Material for the task
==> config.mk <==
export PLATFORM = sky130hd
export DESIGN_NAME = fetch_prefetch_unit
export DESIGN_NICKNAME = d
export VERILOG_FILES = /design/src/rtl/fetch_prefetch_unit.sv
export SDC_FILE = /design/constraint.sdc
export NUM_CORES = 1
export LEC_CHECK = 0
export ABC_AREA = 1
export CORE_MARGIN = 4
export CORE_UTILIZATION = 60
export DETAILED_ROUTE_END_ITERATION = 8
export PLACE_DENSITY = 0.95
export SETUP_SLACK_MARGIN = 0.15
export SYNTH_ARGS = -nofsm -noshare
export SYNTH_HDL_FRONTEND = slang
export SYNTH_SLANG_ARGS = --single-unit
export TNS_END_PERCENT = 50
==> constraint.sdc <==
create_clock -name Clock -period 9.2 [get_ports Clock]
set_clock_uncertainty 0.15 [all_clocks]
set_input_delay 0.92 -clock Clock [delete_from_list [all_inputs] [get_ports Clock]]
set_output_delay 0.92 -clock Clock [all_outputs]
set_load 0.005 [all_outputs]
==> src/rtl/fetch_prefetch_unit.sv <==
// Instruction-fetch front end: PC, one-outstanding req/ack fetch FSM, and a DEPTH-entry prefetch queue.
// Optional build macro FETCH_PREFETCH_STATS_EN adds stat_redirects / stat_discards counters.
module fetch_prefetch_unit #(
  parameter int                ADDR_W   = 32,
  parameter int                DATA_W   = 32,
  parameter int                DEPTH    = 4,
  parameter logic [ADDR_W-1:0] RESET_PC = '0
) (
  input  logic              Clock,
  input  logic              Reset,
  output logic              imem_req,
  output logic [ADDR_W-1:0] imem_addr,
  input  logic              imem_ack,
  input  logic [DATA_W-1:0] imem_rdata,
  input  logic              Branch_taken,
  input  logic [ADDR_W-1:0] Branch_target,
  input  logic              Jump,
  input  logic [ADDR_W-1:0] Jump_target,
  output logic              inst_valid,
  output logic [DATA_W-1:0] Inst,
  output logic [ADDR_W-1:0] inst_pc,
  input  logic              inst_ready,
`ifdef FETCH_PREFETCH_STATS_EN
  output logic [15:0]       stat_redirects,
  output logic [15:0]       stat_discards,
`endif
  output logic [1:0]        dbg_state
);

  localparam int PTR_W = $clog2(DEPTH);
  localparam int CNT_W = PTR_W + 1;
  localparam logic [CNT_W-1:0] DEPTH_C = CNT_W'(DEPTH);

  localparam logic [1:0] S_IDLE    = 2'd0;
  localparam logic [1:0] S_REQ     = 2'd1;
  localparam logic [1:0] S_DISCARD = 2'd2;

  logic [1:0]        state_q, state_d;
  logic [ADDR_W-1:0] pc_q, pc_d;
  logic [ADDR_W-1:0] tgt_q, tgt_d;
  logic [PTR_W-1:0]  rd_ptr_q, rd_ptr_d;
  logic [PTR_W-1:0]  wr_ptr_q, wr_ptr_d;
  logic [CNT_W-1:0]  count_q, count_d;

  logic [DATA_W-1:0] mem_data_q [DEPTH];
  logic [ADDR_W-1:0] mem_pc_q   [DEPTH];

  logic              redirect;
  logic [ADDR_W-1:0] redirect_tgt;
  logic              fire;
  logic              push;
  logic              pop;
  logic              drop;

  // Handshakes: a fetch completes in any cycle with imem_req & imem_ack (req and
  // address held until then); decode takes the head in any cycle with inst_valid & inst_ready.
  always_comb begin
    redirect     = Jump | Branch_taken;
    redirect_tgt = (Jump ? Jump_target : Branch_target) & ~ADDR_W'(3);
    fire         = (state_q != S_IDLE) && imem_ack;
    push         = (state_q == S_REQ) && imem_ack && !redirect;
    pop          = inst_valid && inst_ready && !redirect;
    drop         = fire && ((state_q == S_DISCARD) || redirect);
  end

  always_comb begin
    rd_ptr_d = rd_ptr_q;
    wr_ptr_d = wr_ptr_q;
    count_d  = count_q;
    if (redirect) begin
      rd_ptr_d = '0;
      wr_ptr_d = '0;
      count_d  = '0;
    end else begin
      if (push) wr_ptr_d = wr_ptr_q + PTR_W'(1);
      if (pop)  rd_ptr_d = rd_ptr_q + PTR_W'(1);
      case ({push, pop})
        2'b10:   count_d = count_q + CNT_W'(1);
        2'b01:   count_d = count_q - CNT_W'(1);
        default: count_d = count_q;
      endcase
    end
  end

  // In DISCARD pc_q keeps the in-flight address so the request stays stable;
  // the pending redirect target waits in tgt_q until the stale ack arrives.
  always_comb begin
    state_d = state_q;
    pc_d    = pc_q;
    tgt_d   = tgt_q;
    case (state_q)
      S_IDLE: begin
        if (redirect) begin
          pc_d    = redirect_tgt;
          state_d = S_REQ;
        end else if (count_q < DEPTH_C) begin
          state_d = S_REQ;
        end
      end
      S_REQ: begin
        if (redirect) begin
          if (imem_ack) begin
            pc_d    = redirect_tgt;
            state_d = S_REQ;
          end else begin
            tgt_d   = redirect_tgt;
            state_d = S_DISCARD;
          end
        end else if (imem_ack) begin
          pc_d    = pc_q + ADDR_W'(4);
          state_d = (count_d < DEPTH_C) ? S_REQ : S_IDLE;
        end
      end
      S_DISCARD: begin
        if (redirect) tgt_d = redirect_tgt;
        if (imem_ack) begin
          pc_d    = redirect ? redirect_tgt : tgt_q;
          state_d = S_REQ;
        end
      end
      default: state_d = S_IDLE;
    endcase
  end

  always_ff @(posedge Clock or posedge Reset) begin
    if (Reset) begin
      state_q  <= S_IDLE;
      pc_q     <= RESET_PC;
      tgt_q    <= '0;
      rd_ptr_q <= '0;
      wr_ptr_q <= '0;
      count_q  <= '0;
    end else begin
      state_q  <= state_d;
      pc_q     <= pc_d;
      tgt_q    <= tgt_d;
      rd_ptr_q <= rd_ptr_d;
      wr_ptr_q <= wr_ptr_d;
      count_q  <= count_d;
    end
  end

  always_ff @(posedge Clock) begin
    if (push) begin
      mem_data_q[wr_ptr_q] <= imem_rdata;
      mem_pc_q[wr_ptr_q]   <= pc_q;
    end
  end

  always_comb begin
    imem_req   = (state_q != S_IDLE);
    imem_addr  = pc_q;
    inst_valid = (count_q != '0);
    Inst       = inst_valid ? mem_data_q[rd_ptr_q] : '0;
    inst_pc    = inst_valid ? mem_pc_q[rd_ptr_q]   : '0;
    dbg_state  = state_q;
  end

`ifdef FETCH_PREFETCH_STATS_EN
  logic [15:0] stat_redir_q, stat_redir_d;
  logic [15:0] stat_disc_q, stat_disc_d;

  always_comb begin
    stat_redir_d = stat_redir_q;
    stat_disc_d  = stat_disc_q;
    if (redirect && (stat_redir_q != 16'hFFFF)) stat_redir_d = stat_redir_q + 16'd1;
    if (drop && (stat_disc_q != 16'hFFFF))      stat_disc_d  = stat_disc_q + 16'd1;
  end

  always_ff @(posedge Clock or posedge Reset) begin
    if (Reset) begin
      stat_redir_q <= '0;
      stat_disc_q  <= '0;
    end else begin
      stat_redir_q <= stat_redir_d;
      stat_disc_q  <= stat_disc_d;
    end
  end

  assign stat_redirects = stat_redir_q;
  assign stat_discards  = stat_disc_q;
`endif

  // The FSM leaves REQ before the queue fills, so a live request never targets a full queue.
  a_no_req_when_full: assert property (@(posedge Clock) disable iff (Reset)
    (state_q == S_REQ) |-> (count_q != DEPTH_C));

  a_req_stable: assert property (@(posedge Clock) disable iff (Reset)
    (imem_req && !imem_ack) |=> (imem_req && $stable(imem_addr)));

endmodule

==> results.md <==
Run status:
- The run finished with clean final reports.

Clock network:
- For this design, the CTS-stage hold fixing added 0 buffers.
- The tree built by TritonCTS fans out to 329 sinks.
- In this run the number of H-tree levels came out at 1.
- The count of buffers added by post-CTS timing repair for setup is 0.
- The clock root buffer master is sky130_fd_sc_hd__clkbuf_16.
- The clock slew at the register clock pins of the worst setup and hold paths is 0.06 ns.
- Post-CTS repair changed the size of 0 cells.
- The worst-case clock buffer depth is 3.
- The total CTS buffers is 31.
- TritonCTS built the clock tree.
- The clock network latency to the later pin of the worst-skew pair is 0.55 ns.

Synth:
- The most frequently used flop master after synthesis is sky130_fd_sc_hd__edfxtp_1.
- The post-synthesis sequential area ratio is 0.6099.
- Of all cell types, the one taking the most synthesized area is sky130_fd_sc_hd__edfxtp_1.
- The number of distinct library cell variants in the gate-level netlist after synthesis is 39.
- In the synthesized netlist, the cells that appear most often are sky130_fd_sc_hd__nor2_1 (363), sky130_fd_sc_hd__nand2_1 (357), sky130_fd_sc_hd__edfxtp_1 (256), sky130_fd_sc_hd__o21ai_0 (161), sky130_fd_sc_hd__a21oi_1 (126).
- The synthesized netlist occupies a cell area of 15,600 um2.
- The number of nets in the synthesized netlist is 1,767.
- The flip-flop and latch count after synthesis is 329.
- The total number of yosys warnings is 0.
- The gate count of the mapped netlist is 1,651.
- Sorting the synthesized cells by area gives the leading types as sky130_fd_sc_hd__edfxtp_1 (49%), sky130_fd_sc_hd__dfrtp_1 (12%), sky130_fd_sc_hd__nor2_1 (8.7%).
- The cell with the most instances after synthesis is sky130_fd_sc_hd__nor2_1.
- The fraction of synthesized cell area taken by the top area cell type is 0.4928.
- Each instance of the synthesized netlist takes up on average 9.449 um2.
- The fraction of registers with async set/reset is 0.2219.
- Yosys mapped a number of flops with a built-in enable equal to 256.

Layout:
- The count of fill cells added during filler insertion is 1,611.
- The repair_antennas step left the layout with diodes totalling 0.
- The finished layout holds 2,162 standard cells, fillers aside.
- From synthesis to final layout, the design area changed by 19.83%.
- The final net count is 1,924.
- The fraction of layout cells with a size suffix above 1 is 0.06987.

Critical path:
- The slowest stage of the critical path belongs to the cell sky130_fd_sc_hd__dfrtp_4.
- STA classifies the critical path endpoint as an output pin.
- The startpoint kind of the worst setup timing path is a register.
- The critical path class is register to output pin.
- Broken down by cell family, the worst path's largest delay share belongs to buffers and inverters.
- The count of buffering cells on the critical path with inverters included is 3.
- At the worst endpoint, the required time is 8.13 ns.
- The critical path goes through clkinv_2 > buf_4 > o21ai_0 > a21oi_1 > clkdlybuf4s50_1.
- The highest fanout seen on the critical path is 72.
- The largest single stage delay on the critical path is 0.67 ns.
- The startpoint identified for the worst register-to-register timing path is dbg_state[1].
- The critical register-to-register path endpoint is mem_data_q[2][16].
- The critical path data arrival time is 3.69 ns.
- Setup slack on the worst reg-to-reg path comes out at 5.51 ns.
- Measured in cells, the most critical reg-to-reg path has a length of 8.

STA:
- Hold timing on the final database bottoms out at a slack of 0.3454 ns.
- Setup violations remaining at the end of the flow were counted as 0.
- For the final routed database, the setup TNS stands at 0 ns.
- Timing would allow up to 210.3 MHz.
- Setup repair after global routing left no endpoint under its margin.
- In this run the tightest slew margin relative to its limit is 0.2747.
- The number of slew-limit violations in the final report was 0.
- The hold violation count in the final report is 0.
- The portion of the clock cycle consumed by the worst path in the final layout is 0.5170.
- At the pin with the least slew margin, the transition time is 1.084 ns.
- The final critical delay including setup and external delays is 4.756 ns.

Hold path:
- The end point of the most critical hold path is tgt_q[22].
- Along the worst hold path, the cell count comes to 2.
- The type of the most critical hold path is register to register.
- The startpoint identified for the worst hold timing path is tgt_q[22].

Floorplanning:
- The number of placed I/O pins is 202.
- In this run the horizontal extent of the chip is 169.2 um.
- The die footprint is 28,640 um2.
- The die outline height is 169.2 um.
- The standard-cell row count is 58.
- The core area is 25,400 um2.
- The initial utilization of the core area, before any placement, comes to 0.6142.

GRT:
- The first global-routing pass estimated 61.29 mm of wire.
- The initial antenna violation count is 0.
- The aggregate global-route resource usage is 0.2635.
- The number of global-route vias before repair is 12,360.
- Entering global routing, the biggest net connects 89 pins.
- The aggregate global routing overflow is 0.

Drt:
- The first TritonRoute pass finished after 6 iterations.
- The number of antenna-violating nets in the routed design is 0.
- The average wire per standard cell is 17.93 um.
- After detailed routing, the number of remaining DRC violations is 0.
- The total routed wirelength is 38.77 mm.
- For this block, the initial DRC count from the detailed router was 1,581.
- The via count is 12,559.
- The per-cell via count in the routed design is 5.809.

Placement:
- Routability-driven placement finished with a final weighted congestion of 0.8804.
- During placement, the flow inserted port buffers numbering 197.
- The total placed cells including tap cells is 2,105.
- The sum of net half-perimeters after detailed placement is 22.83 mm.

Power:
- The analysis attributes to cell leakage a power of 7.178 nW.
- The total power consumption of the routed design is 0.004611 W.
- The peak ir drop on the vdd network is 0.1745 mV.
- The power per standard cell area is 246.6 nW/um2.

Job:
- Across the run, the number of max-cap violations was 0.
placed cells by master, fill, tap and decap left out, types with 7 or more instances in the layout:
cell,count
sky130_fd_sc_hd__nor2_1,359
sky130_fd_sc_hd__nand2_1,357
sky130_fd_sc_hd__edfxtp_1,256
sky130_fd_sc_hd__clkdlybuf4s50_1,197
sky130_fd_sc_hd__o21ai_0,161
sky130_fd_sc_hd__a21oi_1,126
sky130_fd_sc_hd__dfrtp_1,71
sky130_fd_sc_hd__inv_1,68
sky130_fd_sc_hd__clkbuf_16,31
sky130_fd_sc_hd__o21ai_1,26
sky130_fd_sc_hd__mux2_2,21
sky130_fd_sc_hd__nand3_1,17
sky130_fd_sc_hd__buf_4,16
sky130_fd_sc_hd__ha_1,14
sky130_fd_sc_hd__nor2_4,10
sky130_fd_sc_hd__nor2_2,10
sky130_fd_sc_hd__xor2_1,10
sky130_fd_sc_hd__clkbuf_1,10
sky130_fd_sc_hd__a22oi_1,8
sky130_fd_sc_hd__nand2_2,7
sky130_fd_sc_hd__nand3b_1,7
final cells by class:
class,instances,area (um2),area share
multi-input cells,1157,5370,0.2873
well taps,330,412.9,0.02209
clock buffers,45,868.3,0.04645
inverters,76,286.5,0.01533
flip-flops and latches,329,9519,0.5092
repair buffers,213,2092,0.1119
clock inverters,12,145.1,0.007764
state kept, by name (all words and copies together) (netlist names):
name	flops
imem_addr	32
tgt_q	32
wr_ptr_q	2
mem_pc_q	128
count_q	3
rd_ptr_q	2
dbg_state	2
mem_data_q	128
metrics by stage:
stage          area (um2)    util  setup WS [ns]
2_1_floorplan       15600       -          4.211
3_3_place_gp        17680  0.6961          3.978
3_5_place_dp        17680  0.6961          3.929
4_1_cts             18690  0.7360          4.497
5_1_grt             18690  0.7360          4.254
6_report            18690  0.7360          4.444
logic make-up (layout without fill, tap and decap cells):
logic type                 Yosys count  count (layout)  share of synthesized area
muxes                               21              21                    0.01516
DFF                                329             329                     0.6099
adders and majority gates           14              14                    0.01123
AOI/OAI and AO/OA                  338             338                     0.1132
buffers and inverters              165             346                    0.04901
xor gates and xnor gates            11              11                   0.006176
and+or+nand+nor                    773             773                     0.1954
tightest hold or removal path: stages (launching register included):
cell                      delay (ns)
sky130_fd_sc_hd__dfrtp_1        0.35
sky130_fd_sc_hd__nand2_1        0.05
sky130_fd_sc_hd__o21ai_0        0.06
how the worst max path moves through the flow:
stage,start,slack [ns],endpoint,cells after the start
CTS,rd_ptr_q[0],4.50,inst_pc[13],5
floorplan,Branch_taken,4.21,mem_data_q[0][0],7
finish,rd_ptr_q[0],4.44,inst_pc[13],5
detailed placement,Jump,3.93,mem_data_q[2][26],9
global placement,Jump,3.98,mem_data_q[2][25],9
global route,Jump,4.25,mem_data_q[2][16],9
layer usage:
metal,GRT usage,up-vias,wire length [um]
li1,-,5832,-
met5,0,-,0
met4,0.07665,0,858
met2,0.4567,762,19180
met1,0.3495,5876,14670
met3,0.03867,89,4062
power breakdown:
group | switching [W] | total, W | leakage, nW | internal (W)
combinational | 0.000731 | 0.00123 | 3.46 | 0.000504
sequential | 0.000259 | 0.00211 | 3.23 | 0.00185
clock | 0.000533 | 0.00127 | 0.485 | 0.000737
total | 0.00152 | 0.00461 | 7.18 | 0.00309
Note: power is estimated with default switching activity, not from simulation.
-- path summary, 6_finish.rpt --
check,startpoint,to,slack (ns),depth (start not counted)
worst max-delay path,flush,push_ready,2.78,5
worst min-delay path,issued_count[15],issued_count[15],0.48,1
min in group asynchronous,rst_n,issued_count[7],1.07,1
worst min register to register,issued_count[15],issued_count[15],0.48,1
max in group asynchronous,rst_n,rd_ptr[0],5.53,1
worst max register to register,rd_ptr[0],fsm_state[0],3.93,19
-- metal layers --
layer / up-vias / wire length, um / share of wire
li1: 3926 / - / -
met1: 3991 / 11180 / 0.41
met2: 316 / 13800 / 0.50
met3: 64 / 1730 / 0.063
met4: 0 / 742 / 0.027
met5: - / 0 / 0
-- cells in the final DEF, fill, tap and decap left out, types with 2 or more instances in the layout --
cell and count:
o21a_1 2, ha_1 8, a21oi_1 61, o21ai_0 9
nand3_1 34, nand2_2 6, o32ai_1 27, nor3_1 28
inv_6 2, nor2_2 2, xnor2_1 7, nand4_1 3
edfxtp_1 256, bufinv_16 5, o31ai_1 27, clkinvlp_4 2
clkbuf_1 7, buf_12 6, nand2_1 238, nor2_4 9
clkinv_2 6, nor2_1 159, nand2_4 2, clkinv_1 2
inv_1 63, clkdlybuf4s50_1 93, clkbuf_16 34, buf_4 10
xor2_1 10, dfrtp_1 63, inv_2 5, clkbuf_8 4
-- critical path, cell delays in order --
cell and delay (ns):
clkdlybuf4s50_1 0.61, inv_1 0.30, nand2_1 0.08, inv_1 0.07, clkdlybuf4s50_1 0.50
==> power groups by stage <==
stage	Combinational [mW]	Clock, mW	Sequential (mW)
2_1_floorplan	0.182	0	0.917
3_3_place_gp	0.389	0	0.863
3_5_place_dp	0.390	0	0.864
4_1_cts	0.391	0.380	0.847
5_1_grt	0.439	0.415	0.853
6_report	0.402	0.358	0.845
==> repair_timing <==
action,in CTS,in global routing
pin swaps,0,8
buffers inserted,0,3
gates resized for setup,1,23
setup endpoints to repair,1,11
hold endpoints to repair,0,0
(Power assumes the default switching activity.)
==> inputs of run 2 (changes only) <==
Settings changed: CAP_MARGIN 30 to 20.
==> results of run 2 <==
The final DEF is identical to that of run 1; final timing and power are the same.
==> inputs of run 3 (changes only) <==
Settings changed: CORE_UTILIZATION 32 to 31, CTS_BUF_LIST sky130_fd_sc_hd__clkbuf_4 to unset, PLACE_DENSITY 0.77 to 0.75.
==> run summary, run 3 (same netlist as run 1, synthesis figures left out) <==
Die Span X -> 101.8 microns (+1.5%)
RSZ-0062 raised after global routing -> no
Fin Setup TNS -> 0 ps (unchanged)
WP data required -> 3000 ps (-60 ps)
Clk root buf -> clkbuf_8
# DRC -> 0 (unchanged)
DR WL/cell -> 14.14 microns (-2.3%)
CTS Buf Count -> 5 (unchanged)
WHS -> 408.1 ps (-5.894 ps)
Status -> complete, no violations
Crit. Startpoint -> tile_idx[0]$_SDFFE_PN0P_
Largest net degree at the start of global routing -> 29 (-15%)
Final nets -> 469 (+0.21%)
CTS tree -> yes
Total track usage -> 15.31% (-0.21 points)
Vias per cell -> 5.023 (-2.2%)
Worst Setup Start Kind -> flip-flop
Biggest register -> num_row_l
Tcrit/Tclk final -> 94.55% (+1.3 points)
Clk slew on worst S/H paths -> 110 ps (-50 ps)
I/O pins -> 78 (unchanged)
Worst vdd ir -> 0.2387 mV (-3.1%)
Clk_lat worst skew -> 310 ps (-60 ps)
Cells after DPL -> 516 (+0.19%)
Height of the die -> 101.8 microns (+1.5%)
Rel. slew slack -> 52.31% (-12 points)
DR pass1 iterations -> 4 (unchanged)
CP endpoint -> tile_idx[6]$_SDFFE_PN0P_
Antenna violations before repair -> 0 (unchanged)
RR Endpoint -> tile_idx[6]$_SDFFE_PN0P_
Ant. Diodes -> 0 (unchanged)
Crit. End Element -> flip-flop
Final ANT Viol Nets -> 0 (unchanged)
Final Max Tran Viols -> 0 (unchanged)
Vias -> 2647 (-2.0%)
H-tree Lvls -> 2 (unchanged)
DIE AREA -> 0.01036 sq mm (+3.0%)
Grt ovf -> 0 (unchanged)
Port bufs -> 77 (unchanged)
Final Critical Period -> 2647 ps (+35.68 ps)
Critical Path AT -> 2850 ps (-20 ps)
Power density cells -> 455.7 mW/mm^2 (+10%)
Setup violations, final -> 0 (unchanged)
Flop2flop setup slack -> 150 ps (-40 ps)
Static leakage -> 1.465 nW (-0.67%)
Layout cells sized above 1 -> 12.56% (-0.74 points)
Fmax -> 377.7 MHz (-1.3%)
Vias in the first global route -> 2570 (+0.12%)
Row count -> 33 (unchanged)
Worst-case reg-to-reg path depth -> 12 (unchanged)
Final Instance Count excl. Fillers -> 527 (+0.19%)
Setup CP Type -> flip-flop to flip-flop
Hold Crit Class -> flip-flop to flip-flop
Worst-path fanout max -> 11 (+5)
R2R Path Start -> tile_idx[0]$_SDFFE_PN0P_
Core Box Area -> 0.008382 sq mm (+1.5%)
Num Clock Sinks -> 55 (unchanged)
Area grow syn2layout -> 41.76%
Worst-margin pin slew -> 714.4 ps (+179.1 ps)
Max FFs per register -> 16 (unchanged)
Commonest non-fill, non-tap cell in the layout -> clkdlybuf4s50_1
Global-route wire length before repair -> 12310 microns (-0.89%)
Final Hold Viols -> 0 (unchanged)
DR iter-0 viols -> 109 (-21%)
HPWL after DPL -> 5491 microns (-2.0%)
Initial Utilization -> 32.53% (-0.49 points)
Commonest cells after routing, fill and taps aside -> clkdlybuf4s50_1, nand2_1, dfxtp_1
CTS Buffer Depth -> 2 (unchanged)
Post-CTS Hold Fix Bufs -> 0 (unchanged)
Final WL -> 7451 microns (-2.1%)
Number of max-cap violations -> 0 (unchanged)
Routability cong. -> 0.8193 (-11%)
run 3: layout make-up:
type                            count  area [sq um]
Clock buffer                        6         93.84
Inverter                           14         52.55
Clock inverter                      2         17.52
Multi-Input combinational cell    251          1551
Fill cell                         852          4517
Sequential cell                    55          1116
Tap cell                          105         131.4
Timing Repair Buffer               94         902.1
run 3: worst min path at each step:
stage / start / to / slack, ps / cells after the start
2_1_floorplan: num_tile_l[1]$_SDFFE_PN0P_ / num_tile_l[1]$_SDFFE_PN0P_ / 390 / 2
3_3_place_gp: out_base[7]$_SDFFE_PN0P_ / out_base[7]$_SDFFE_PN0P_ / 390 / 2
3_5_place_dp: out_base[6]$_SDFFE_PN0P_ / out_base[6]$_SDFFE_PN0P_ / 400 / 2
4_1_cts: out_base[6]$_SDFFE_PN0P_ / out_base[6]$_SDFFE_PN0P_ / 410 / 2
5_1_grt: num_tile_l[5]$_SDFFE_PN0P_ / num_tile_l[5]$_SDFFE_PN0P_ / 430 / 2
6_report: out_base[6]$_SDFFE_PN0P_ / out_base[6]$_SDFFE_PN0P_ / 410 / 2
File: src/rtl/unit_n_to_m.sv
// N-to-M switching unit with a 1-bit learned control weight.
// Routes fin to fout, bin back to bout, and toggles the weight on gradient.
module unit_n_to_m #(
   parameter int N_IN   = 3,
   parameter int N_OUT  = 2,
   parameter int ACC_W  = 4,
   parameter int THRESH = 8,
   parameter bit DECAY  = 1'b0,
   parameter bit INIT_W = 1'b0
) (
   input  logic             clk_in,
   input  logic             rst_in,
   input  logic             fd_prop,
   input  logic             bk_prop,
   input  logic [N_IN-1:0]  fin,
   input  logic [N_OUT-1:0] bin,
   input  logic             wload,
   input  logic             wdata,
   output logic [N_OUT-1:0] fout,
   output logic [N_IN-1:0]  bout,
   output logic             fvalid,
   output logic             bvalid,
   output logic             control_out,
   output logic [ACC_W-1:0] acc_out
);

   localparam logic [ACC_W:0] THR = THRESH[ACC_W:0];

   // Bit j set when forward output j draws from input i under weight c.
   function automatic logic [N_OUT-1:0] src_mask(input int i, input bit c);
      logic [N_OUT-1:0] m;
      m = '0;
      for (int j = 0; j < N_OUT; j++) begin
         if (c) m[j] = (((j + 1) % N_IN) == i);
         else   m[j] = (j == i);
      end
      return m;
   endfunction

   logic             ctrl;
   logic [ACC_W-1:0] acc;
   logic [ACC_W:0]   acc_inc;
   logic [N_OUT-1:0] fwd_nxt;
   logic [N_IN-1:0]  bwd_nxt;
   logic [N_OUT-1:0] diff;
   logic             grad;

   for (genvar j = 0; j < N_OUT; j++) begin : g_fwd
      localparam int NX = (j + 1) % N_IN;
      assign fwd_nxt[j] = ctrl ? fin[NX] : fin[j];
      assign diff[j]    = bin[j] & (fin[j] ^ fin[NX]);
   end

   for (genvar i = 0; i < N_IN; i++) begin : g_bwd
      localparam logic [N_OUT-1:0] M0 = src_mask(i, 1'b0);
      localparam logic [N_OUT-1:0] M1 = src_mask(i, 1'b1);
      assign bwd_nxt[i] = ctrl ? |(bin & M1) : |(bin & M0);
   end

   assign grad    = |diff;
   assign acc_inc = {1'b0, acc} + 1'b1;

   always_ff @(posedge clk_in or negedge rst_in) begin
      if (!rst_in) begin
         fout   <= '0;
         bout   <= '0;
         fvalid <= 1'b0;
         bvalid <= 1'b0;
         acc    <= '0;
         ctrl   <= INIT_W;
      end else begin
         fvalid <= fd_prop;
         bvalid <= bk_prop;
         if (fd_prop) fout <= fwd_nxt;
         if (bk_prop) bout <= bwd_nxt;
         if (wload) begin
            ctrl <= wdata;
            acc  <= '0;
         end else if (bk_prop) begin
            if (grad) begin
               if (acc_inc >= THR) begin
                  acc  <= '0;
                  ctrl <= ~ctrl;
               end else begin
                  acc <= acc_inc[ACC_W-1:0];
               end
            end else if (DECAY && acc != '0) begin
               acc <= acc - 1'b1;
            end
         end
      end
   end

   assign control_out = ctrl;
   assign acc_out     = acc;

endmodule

Prompt
Starting at the line above that holds "met4: 0 / 742 / 0.027" and ending at the line that holds "inv_6 2, nor2_2 2, xnor2_1 7, nand4_1 3", transcribe each line exactly and include no other lines.

Reply
met4: 0 / 742 / 0.027
met5: - / 0 / 0
-- cells in the final DEF, fill, tap and decap left out, types with 2 or more instances in the layout --
cell and count:
o21a_1 2, ha_1 8, a21oi_1 61, o21ai_0 9
nand3_1 34, nand2_2 6, o32ai_1 27, nor3_1 28
inv_6 2, nor2_2 2, xnor2_1 7, nand4_1 3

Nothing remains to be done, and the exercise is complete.